* What needs to be done:
Filter this material down to the lines that contain the string "forwarding", and return those lines.

* Records for the exercise:
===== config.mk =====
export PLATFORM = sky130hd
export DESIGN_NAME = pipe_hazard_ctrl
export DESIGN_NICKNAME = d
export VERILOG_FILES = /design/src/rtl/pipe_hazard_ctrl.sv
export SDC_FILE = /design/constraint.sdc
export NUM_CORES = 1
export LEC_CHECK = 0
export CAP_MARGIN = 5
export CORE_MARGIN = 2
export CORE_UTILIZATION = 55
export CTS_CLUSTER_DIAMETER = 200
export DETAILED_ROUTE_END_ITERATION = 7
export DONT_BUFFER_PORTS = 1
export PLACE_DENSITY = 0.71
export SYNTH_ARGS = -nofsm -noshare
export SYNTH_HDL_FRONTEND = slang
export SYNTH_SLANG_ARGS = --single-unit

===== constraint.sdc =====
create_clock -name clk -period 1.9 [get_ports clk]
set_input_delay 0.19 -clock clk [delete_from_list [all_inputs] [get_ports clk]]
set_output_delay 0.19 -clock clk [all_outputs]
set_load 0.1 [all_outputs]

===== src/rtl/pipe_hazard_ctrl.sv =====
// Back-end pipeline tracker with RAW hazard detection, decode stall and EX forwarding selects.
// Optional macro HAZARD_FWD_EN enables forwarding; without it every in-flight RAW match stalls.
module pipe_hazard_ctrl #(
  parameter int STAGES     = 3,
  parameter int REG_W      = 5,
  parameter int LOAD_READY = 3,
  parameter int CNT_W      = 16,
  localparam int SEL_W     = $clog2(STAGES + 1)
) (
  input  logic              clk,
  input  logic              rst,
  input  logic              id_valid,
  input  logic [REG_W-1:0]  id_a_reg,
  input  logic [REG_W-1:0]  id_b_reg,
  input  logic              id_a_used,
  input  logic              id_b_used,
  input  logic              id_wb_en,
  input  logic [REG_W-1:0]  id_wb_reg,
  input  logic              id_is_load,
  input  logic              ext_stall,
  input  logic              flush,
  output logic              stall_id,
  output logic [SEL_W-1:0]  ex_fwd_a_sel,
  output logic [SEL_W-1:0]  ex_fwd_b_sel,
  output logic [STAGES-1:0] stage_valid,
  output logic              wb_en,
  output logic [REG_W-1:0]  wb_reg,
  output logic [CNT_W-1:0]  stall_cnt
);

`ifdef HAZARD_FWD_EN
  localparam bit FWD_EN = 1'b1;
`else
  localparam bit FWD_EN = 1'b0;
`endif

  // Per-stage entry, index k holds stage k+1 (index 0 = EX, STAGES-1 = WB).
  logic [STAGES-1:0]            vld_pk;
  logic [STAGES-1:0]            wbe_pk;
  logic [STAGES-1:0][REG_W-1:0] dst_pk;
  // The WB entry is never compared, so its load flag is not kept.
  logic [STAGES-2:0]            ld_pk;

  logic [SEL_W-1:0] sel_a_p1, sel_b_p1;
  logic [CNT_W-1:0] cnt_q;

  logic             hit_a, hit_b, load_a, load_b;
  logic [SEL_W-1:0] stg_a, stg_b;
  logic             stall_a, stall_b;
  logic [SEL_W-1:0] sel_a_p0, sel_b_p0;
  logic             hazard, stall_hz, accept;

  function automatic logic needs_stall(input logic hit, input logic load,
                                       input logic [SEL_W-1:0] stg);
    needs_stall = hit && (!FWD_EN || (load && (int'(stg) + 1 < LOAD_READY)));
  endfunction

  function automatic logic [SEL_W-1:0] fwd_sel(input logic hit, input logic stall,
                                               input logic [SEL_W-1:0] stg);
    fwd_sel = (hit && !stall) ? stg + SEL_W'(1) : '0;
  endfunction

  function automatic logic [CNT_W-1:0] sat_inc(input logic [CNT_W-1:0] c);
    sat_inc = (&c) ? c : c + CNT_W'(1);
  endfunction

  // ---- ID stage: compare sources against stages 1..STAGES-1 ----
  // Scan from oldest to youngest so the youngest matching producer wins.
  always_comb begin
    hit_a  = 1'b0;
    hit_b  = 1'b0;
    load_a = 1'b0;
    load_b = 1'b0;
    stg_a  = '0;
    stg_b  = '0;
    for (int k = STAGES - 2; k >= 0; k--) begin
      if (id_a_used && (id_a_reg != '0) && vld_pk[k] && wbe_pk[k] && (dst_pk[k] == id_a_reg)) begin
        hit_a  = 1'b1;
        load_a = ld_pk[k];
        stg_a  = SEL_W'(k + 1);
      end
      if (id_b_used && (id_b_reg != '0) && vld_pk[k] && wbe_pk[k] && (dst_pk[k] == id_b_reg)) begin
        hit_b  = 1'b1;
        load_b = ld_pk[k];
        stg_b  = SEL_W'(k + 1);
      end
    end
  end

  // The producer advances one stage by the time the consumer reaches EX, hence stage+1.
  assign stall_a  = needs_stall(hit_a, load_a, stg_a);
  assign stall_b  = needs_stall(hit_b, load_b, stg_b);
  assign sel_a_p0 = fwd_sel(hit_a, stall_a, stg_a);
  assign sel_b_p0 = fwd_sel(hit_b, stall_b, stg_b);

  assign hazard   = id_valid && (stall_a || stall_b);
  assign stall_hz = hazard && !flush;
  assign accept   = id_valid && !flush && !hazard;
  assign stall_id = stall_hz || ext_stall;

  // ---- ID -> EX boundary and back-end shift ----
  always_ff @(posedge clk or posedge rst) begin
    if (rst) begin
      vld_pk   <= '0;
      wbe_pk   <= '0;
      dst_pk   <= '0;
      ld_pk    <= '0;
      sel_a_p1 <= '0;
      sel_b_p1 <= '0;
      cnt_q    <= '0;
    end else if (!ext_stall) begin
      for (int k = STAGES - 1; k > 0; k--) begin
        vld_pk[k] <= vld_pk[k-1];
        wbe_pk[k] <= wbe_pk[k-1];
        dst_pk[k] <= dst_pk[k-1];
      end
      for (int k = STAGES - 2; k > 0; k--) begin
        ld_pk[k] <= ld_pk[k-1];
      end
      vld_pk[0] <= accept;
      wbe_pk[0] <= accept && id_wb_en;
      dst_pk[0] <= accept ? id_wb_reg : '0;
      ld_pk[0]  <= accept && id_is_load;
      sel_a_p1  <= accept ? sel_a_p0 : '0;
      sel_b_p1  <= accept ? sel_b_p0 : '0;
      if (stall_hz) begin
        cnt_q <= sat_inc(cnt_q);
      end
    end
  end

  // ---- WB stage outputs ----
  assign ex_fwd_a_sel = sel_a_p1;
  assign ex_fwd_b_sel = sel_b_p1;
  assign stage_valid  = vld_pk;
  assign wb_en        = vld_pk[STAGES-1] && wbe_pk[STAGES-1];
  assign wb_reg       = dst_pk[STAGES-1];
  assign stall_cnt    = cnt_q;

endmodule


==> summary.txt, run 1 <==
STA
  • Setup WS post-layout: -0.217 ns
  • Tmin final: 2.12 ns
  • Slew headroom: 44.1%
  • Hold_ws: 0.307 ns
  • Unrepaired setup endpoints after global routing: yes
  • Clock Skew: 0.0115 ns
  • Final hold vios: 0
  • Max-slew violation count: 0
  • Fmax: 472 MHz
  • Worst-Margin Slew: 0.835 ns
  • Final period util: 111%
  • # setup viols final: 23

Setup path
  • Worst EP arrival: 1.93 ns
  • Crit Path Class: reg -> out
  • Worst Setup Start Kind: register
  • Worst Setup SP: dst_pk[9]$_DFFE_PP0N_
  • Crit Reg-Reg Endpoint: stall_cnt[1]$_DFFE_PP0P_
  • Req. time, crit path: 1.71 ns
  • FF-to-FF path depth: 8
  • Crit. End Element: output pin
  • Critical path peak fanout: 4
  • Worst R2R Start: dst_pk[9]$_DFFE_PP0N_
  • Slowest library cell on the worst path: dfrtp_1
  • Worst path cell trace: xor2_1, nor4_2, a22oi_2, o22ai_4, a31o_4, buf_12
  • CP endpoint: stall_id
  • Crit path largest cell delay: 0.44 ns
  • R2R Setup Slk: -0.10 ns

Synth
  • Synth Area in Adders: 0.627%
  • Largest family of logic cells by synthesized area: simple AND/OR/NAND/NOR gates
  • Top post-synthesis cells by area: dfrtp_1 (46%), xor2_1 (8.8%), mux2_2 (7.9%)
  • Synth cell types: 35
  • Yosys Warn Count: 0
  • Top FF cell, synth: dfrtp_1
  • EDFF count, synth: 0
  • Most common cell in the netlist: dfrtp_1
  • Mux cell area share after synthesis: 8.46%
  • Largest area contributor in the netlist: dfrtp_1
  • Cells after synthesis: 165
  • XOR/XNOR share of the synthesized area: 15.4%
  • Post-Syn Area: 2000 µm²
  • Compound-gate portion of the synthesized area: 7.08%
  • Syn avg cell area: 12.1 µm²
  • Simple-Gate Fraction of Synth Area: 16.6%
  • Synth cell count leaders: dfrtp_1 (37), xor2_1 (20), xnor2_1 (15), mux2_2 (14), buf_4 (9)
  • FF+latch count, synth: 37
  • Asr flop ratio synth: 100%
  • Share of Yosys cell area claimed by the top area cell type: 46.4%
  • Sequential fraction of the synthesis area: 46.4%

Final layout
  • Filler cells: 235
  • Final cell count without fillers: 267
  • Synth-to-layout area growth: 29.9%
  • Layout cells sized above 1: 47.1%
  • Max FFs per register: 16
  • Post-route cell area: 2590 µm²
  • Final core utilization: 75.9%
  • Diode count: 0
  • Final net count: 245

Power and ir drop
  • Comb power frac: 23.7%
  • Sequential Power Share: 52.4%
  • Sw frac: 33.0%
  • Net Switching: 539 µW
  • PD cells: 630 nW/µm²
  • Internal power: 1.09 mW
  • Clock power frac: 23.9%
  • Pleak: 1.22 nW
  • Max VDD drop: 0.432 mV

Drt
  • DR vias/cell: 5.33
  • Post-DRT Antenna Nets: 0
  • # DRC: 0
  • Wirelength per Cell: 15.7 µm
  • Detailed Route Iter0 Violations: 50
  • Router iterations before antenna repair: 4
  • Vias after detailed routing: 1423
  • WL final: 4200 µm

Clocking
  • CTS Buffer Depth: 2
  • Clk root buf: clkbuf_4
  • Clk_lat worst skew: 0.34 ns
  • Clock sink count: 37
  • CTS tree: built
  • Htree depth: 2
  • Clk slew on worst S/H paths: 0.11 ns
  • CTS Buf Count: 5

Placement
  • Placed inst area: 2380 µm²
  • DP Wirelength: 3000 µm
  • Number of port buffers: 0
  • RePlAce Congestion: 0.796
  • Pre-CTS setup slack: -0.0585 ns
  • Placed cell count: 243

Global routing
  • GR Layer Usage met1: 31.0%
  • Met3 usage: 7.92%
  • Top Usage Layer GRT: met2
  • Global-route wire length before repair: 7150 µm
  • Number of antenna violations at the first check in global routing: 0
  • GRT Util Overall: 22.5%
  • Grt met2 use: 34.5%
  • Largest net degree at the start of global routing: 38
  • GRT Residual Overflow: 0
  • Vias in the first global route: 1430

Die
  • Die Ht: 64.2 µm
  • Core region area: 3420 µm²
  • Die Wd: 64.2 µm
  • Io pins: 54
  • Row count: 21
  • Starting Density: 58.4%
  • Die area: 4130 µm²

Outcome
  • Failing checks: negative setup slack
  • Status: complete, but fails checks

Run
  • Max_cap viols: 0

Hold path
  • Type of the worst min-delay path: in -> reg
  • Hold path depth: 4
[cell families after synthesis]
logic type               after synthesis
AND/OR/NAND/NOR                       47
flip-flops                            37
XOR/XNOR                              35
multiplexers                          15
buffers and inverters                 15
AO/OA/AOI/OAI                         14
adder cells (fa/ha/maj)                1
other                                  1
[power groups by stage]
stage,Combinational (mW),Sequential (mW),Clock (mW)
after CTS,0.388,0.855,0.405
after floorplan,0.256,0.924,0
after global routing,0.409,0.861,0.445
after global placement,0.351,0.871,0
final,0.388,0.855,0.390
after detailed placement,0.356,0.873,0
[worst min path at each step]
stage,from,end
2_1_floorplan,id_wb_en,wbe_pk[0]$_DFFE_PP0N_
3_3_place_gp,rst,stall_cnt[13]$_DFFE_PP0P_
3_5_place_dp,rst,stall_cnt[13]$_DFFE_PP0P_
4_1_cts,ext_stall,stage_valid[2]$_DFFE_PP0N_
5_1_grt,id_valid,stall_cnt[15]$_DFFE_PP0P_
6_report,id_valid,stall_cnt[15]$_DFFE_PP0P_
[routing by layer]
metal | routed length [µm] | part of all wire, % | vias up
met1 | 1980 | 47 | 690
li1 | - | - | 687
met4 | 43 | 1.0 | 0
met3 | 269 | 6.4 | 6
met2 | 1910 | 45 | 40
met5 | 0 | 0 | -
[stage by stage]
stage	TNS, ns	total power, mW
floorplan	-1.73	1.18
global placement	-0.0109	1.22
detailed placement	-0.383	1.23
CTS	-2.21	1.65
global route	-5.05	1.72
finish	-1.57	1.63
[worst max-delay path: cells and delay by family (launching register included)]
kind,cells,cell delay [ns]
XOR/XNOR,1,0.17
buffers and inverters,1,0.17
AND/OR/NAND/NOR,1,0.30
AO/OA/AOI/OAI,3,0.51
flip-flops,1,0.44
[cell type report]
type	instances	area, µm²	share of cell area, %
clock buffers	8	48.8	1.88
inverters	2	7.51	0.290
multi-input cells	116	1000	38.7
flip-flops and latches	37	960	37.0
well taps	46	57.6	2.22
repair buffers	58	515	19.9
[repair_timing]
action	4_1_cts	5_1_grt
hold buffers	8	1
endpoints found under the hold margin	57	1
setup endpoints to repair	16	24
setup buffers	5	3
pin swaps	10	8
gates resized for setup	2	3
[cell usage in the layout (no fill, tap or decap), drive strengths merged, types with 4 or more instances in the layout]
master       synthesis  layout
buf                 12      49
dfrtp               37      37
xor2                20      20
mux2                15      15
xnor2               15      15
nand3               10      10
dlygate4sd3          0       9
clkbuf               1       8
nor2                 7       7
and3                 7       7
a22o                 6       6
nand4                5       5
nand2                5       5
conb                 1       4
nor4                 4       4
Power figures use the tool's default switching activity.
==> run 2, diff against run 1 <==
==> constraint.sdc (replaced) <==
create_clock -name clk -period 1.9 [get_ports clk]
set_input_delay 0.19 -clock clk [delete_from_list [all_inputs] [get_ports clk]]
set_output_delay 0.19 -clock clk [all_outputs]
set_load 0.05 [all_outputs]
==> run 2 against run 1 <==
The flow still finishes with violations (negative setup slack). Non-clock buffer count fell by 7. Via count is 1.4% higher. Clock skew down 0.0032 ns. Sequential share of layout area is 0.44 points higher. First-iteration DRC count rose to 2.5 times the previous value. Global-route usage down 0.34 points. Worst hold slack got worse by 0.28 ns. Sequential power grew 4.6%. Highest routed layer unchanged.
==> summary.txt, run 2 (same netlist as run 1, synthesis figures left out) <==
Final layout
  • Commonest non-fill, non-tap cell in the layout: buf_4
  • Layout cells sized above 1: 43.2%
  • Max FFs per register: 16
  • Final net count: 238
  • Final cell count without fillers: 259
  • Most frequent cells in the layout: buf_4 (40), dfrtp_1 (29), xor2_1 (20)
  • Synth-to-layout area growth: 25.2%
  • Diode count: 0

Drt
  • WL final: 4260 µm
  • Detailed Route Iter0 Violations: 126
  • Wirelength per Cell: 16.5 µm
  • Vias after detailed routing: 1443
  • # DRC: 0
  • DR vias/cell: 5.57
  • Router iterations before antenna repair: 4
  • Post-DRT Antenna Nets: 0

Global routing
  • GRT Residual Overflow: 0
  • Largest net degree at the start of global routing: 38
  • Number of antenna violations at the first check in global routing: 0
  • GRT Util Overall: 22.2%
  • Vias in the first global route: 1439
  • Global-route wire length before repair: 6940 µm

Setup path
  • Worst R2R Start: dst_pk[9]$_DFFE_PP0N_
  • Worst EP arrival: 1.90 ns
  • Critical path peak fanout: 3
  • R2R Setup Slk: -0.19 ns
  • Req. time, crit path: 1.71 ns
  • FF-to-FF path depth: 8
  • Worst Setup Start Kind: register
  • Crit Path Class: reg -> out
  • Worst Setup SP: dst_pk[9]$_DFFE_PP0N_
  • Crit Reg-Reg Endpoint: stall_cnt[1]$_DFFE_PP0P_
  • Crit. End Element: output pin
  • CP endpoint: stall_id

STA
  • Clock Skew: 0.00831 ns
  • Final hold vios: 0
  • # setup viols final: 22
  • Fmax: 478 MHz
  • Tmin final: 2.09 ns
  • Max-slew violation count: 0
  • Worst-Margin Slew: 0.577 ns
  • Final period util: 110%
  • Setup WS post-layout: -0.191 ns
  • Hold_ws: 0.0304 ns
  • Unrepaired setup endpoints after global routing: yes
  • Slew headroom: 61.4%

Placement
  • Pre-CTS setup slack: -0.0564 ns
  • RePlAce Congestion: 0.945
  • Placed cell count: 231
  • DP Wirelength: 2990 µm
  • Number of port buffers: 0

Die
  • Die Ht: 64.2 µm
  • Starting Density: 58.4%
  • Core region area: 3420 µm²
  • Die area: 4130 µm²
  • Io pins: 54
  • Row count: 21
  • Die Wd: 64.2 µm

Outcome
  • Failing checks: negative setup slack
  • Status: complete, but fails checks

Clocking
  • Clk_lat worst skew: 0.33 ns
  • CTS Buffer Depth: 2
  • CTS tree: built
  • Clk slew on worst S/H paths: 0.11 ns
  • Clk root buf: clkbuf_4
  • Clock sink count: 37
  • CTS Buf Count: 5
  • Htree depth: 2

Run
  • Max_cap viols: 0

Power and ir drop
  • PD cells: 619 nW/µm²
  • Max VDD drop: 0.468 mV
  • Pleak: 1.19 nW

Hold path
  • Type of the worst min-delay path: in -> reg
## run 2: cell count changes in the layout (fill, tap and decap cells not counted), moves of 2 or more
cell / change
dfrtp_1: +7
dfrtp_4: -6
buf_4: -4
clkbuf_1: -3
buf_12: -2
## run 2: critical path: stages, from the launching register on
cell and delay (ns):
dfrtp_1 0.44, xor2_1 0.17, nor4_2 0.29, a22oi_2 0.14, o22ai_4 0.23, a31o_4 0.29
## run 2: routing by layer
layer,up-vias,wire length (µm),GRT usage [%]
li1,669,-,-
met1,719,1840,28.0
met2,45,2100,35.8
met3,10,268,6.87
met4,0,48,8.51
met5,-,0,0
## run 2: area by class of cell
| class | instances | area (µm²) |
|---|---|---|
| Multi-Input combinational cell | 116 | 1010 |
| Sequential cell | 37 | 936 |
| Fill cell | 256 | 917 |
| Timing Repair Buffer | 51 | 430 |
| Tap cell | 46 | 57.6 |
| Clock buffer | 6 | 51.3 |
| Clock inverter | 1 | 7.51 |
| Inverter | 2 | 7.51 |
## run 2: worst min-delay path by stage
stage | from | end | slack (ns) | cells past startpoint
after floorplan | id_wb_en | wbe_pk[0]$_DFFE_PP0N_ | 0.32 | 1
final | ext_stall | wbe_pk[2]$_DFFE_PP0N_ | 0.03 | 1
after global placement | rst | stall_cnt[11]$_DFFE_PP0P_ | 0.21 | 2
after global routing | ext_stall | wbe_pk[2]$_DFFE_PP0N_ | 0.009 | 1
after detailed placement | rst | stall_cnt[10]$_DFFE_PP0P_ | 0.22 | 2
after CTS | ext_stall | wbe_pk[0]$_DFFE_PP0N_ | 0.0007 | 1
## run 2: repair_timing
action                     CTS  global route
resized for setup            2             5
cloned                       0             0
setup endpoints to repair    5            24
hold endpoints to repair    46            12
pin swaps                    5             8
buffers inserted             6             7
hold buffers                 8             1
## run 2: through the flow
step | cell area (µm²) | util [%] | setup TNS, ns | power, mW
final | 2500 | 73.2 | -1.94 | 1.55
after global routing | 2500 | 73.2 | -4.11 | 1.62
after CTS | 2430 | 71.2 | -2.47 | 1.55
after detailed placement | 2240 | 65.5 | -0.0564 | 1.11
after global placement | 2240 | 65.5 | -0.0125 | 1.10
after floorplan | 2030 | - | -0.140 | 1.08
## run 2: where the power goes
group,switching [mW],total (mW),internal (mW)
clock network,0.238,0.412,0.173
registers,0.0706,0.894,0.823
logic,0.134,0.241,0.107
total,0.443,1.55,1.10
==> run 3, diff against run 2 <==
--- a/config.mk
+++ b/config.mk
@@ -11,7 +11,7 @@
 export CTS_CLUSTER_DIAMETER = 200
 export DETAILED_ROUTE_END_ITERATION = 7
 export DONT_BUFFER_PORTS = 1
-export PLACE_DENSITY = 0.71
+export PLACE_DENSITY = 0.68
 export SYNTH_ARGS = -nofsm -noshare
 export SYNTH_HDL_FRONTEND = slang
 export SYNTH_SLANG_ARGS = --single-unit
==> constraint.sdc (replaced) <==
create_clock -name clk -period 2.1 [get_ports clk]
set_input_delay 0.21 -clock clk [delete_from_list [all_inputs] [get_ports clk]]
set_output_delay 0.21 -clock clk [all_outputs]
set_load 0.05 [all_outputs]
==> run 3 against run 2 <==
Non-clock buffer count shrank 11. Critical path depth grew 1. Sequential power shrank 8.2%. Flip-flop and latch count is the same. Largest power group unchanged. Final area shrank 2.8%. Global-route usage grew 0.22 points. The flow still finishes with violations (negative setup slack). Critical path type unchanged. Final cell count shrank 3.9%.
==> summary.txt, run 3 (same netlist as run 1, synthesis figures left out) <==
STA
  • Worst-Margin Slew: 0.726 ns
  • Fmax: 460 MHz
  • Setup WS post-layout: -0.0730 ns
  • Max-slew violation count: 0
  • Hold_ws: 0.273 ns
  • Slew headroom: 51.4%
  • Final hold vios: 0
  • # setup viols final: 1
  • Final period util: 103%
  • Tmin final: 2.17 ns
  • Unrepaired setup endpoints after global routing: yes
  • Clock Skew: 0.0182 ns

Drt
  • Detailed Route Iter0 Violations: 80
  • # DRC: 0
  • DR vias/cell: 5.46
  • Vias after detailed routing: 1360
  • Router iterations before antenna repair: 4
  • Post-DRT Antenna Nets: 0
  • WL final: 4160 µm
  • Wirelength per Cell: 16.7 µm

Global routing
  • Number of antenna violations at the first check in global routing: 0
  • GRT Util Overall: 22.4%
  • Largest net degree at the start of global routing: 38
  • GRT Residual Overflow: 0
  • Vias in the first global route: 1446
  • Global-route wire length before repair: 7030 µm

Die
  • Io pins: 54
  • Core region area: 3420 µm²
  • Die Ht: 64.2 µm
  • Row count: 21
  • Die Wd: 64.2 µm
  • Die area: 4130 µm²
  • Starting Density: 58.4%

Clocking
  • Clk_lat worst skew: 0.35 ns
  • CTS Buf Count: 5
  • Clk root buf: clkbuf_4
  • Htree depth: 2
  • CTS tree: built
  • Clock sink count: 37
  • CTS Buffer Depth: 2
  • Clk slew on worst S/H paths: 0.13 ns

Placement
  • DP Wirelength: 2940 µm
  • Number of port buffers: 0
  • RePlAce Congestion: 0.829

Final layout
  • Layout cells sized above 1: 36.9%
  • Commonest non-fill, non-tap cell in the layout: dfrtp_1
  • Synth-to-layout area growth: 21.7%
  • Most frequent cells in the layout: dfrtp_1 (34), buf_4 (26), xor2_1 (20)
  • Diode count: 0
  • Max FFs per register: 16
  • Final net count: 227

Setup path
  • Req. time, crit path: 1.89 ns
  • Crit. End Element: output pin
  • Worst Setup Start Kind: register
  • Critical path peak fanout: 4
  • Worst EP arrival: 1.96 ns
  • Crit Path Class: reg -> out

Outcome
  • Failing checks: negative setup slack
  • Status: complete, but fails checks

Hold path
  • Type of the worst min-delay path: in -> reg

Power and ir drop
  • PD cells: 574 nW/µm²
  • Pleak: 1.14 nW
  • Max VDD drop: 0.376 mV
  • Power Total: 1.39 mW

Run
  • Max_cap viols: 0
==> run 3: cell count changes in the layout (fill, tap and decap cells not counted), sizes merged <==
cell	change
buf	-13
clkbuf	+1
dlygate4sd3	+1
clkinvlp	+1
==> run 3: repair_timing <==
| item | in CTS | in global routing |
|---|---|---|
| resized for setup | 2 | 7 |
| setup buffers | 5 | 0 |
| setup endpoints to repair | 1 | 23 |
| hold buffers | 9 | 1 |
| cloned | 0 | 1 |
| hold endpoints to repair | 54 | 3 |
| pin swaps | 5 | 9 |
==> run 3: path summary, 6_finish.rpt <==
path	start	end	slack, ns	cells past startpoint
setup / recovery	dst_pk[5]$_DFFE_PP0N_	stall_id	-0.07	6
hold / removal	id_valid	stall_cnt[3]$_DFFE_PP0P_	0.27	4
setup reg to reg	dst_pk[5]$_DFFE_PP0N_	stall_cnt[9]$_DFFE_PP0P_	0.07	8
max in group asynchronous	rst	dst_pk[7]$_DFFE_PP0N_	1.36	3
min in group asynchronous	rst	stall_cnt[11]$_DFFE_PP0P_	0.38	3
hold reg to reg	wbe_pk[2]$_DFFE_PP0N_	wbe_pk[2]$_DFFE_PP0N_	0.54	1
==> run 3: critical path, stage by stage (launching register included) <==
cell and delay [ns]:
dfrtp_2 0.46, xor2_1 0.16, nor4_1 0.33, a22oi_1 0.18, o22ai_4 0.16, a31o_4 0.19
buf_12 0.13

* Solution for this task:
// Back-end pipeline tracker with RAW hazard detection, decode stall and EX forwarding selects.
// Optional macro HAZARD_FWD_EN enables forwarding; without it every in-flight RAW match stalls.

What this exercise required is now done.